IFIC’s comments are in response to the CSA’s announcement today that it is preparing to consider the elimination of embedded commissions and a move to “direct pay” arrangements between investors and mutual fund sellers in the wake of research validating regulators’ concerns about mutual fund fee structures.

The CSA said in a notice published on Wednesday that it is going to issue a consultation paper this autumn that will explore the idea of discontinuing embedded commissions in the mutual fund industry and require firms to use compensation arrangements in which investors pay dealer firms and their representatives directly.

The CSA is considering this step in the wake of research that has led to the conclusion that “the prevailing practice of remunerating dealers and their representatives for mutual fund sales through commissions, including sales and trailing commissions, paid by investment fund managers (embedded commissions) raises a number of investor protection and market efficiency issues that suggest a need to consider change.”

There is “considerable scope for better aligning the interests” of mutual fund managers, dealers and reps with investors’ interests, the CSA notice states. Furthermore, it notes that doing away with embedded fee structures would: directly engage investors in the dealer/rep compensation process; provide greater clarity to investors on the services provided and their costs; and better align the interests of the industry and investors.

The CSA acknowledges that discontinuing embedded commissions “would be a significant change for investors and the mutual fund industry,” which is why regulators are preparing to explore the idea in yet another consultation paper rather than actually proposing new rules in this area.

Although the CSA has determined that “there’s sufficient evidence to consider regulatory action on embedded commissions … before taking any action, and while we consider related regulatory initiatives underway, we want to consider the impact that discontinuing embedded commissions could have on the provision and accessibility of advice and on certain product providers in our market,” the notice states.

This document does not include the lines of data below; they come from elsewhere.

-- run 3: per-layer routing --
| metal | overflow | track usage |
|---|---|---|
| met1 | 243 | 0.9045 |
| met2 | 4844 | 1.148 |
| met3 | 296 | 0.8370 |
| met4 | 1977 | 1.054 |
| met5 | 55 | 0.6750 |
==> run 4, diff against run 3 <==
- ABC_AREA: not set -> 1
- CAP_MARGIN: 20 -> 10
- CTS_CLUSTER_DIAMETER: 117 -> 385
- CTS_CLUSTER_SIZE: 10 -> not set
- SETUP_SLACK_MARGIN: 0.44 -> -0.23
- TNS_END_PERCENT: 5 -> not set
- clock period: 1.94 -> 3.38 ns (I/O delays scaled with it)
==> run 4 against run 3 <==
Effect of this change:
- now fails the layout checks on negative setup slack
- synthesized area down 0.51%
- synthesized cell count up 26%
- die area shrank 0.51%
## uart_rx
module uart_rx
  #(parameter CLKS_PER_BIT = 104)
  (
   input        i_Clock,
   input        i_Rst,
   input        i_Rx_Serial,
   output reg [15:0] o_Rx_Byte,
  output reg square_wave,
  output reg pin1,
  output  reg pin2
  );
==> flow/config.mk <==
export PLATFORM = sky130hd
export DESIGN_NAME = uart_rx
export DESIGN_NICKNAME = uart_rx
export VERILOG_FILES = /design/flow/design.v
export SDC_FILE = /design/flow/constraint.sdc
export NUM_CORES = 4
export LEC_CHECK = 0
export CAP_MARGIN = 20
export CORE_ASPECT_RATIO = 1.19
export CORE_MARGIN = 2
export CORE_UTILIZATION = 21
export SLEW_MARGIN = 20
==> flow/constraint.sdc <==
create_clock -name core_clock -period 100.0 [get_ports {i_Clock}]
set_input_delay 20.0000 -clock core_clock [delete_from_list [all_inputs] [get_ports {i_Clock}]]
set_output_delay 20.0000 -clock core_clock [all_outputs]
set_load 0.01 [all_outputs]
run.sh (not shown) runs the stock make flow with config.mk's settings and CLKGATE_MAP_FILE=.
The first run finished clean.
Edit:
- CORE_ASPECT_RATIO: 1.19 -> 0.5
- CORE_UTILIZATION: 21 -> 54
- GPL_ROUTABILITY_DRIVEN: default -> 0
Hold slack is worse by 0.0063 ns. Non-clock buffer count decreases by 2. Setup slack is worse by 0.17 ns.
Edit:
- CORE_ASPECT_RATIO: 0.5 -> 1.44
- CORE_UTILIZATION: 54 -> 40
- CTS_CLUSTER_SIZE: default -> 49
- GPL_ROUTABILITY_DRIVEN: 0 -> default
Core utilization is lower by 15 points.
Maximum frequency came out higher by 0.91%.
Worst hold slack gets better by 0.016 ns.
Die size is higher by 34%.
Flip-flop count stays the same.
Clock skew falls by 0.0064 ns.
Edit:
- CORE_ASPECT_RATIO: 1.44 -> 1.85
- CORE_UTILIZATION: 40 -> 54
- CTS_CLUSTER_SIZE: 49 -> default
Fmax drops by 1.0%; global-route usage climbs by 13 points; routed wire length climbs by 15%; synthesized area does not change.
Edit:
- CORE_ASPECT_RATIO: 1.85 -> 0.5
- CORE_UTILIZATION: 54 -> 39
- CTS_CLUSTER_DIAMETER: default -> 96
- CTS_CLUSTER_SIZE: default -> 98
- GPL_TIMING_DRIVEN: default -> 0
- TNS_END_PERCENT: default -> 5
=> Die area grows by 38%. First-iteration DRC count rises by 59%. Fmax fell by 1.6%.

========
Starting RTL as in the previous note.
Design uart_rx, start of the top module:
module uart_rx
  #(parameter CLKS_PER_BIT = 104)
  (
   input        i_Clock,
   input        i_Rst,
   input        i_Rx_Serial,
   output reg [15:0] o_Rx_Byte,
  output reg square_wave,
  output reg pin1,
  output  reg pin2
  );
Settings: LEC_CHECK=0, ABC_AREA=0, CAP_MARGIN=5, CELL_PAD_IN_SITES_DETAIL_PLACEMENT=0, CELL_PAD_IN_SITES_GLOBAL_PLACEMENT=3, CORE_ASPECT_RATIO=0.78, CORE_MARGIN=3, CORE_UTILIZATION=25, CTS_CLUSTER_DIAMETER=277, CTS_CLUSTER_SIZE=59, GPL_ROUTABILITY_DRIVEN=0, GPL_TIMING_DRIVEN=1, MAX_ROUTING_LAYER=met4, MIN_ROUTING_LAYER=met2, PLACE_DENSITY_LB_ADDON=0.17, SETUP_SLACK_MARGIN=5.0, SLEW_MARGIN=20; clock period 93.5 ns.
The first run finished clean.
Rerun with:
Settings changed: ABC_AREA 0 to 1, CELL_PAD_IN_SITES_DETAIL_PLACEMENT 0 to 1, CELL_PAD_IN_SITES_GLOBAL_PLACEMENT 3 to default, CORE_ASPECT_RATIO 0.78 to 0.64, CORE_MARGIN 3 to 8, CTS_CLUSTER_DIAMETER 277 to default, CTS_CLUSTER_SIZE 59 to default, GPL_TIMING_DRIVEN 1 to 0.
Outcome: The new run ran to the end with no violations. Wire length decreases by 12%. Design area decreases by 5.0%. Via count barely changes.

========
Setup of old:
Starting RTL as in the previous note.
export LEC_CHECK = 0
export ABC_AREA = 1
export CAP_MARGIN = 0
export CELL_PAD_IN_SITES_DETAIL_PLACEMENT = 1
export CORE_ASPECT_RATIO = 0.64
export CORE_MARGIN = 2
export CORE_UTILIZATION = 25
export GPL_ROUTABILITY_DRIVEN = 0
export GPL_TIMING_DRIVEN = 0
export HOLD_SLACK_MARGIN = 0.29
export MAX_ROUTING_LAYER = met4
export MIN_ROUTING_LAYER = met2
export PLACE_DENSITY_LB_ADDON = 0.17
export SETUP_SLACK_MARGIN = 5.0
export SLEW_MARGIN = 20
create_clock -name core_clock -period 93.5 [get_ports {i_Clock}]
Input changes introduced in new (baseline for comparison: old):
Settings: HOLD_SLACK_MARGIN changed from 0.29 to 0.01; CAP_MARGIN changed from 0 to 35; CORE_ASPECT_RATIO removed (was 0.64); SETUP_SLACK_MARGIN removed (was 5.0); CTS_CLUSTER_SIZE newly set to 69; PLACE_DENSITY_LB_ADDON removed (was 0.17); CELL_PAD_IN_SITES_DETAIL_PLACEMENT removed (was 1); ABC_AREA removed (was 1); CORE_UTILIZATION changed from 25 to 54; the clock period (ns, I/O delays scaled along) changed from 93.5 to 152.0.
- Comparing old and new, setup slack after layout is lower on old.
- Compared with old, new shows area share of buffers outside the clock network lower by 1.0 points.
- Clock tree buffer count of the final layout: new vs old down 5
- Global-route usage: new > old
- Compared with old, new shows chip area estimate from yosys synthesis that has gone up by a few percent.
- As of new, final routed wirelength across all metal layers had fallen by more than 10% compared to old.
- After synthesis and placement, the instance count of new is below that of old.
- Relative to old, area after synthesis increased by 3.2% in new.
- distB[11] as the worst setup path endpoint was reported by new, and distB[15] by old.
- old → new: floorplan utilization increased by 29 points relative to the old numbers, post-synthesis share of cell area spent on and-or and or-and gates increased by 10 points relative to the old numbers.

========
Starting RTL as in the previous note.
make LEC_CHECK=0 ABC_AREA=1 CAP_MARGIN=20 CORE_MARGIN=2 CORE_UTILIZATION=72 CTS_CLUSTER_SIZE=15 GPL_ROUTABILITY_DRIVEN=0 HOLD_SLACK_MARGIN=0.29 PLACE_DENSITY_LB_ADDON=0.02 SETUP_SLACK_MARGIN=-0.35 SLEW_MARGIN=20 finish   # period 13.3 ns
The starting point aborted during detailed placement, error DPL-0038.
Then changed:
CTS_CLUSTER_SIZE = not set   (was 15)
GPL_ROUTABILITY_DRIVEN = not set   (was 0)
HOLD_SLACK_MARGIN = not set   (was 0.29)
MAX_ROUTING_LAYER = met4   (was not set)
PLACE_DENSITY_LB_ADDON = 0.2   (was 0.02)
SETUP_SLACK_MARGIN = not set   (was -0.35)
clock period = 74.7 ns   (was 13.3 ns; I/O delays follow)
Outcome: The changed run passed the timing, DRC and antenna checks. Die area stays the same. Synthesized area is unchanged. Synthesized cell count does not change.
Then changed:
ABC_AREA = not set   (was 1)
CORE_UTILIZATION = 40   (was 72)
MAX_ROUTING_LAYER = not set   (was met4)
PLACE_DENSITY_LB_ADDON = not set   (was 0.2)
clock period = 93.8 ns   (was 74.7 ns; I/O delays follow)
What happened: Wire length rose by 16%; sequential share of layout area went down by 0.31 points; cell area came out higher by 4.5%; setup slack gets better by 1200 ps; synthesized area is higher by 3.2%; utilization came out lower by 34 points; global-route usage fell by 15 points; maximum frequency fell by 21%; worst hold slack is better by 23 ps; die size went up by 84%.
Then changed:
ABC_AREA = 1   (was not set)
CORE_UTILIZATION = 72   (was 40)
CTS_CLUSTER_SIZE = 99   (was not set)
clock period = 100.0 ns   (was 93.8 ns; I/O delays follow)
- non-clock buffer count went down by 55
- register-to-register slack gains 14000 ps
- worst hold slack loses 24 ps
- cell area went down by 7.1%
- global-route usage went up by 14 points
- clock-buffer cell count does not change
- setup slack gains 14000 ps
- routed wire length went down by 17%
Then changed:
ABC_AREA = not set   (was 1)
CORE_ASPECT_RATIO = 1.2   (was not set)
CTS_CLUSTER_SIZE = not set   (was 99)
Non-clock buffer count goes up by 24. Synthesized cell count goes down by 12%. Via count goes up by 4.0%. Area after synthesis goes up by 3.2%.
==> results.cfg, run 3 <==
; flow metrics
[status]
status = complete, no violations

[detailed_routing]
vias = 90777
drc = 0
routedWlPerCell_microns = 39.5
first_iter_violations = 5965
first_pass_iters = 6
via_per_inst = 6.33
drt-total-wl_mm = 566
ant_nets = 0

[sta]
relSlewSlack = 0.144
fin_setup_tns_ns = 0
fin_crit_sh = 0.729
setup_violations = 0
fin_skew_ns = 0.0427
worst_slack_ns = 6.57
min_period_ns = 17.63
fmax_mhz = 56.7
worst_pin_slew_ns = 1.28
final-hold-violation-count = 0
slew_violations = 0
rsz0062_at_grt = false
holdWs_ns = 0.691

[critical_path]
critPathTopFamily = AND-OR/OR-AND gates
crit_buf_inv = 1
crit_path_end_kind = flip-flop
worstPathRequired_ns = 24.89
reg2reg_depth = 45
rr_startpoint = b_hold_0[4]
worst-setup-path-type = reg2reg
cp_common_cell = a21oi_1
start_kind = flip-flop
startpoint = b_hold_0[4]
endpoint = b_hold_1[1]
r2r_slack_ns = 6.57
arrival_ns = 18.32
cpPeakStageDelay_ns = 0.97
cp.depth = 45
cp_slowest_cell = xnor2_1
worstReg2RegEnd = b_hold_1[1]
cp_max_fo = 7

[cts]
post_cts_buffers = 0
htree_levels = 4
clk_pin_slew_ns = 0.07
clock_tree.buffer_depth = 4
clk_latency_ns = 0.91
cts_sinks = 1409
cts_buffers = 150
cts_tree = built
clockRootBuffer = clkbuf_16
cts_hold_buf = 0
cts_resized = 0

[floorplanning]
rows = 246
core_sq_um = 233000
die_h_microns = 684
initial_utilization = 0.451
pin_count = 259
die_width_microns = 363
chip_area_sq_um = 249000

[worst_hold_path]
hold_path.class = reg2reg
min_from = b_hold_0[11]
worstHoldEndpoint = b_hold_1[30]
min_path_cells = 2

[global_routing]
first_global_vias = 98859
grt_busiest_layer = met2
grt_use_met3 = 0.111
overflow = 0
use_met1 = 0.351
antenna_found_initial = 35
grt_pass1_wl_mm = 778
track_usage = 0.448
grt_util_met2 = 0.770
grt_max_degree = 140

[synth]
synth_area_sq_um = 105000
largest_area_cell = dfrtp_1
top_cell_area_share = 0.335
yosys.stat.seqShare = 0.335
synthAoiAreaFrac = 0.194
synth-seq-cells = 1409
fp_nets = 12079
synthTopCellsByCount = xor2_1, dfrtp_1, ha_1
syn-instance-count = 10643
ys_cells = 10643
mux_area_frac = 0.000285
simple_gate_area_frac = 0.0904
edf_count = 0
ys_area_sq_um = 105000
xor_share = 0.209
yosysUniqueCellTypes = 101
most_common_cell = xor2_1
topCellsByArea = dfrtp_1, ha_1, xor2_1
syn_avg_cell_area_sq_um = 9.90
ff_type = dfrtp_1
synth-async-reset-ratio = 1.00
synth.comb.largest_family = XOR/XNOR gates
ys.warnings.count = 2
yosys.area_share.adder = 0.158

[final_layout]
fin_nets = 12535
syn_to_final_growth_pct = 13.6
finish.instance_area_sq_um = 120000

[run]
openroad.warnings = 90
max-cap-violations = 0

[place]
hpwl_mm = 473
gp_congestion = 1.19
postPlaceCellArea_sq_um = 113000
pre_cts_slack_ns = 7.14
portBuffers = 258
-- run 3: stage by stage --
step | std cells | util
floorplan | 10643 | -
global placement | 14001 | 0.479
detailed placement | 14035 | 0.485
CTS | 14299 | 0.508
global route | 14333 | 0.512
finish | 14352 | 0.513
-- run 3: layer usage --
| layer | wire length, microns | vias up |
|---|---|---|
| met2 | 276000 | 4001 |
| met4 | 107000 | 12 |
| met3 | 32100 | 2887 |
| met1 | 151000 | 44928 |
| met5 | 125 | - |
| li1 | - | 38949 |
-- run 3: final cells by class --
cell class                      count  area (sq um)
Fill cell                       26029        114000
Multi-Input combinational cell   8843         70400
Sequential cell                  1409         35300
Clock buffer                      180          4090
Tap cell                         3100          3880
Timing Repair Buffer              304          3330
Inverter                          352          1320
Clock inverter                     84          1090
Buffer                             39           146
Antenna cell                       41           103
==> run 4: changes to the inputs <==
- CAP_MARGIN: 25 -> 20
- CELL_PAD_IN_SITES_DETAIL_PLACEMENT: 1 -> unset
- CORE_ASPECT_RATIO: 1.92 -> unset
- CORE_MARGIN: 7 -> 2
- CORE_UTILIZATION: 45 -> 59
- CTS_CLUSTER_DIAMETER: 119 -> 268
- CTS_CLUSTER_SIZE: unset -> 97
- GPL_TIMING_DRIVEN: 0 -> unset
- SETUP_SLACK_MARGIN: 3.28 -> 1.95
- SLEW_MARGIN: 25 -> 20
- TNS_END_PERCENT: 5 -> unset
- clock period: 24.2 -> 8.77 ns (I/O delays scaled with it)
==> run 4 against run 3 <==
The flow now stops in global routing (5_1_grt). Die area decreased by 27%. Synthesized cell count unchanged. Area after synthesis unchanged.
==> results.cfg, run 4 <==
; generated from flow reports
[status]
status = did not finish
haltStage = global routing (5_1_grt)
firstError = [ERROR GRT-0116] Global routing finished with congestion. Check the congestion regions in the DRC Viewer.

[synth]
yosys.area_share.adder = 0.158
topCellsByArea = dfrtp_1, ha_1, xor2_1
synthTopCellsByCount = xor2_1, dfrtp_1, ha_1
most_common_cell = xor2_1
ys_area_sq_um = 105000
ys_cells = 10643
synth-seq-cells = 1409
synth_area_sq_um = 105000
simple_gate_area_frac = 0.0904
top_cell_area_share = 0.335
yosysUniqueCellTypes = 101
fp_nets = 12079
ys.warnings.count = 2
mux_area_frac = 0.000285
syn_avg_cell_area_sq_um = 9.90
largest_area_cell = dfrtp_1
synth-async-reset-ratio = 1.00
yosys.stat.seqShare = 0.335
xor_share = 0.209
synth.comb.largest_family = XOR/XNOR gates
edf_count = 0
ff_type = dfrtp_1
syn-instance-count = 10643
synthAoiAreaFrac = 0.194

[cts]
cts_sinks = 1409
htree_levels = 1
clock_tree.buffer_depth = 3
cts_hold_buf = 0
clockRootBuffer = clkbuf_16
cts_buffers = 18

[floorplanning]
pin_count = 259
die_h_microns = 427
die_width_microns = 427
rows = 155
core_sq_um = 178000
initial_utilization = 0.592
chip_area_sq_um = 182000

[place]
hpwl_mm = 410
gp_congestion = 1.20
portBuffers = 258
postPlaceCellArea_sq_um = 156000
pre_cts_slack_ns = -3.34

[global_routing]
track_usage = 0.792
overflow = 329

The forthcoming consultation paper will “assess the potential quantitative and qualitative consequences of discontinuing embedded commissions on different types of market participants and different types of investors in Canada,” the CSA’s notice adds.

The CSA’s consultation paper will seek to: evaluate how well a move to direct pay arrangements would alleviate the regulators’ investor protection and market efficiency concerns; assess the potential impact of discontinuing embedded commissions on market structure, business models and the availability of advice to investors; and identify options for transitioning to direct pay arrangements that would mitigate any negative side effects of the move.

The consultation paper will also explain why the CSA has decided to pursue the elimination of embedded commissions rather than other policy options that were proposed in the CSA’s initial paper on this issue in 2012, such as capping trailers, or mandating the provision of minimum service levels by dealers.

When the CSA releases its consultation paper, it will go out for a 120-day comment period. In addition, the CSA says it will hold more roundtable meetings to discuss the potential impacts of discontinuing embedded commissions.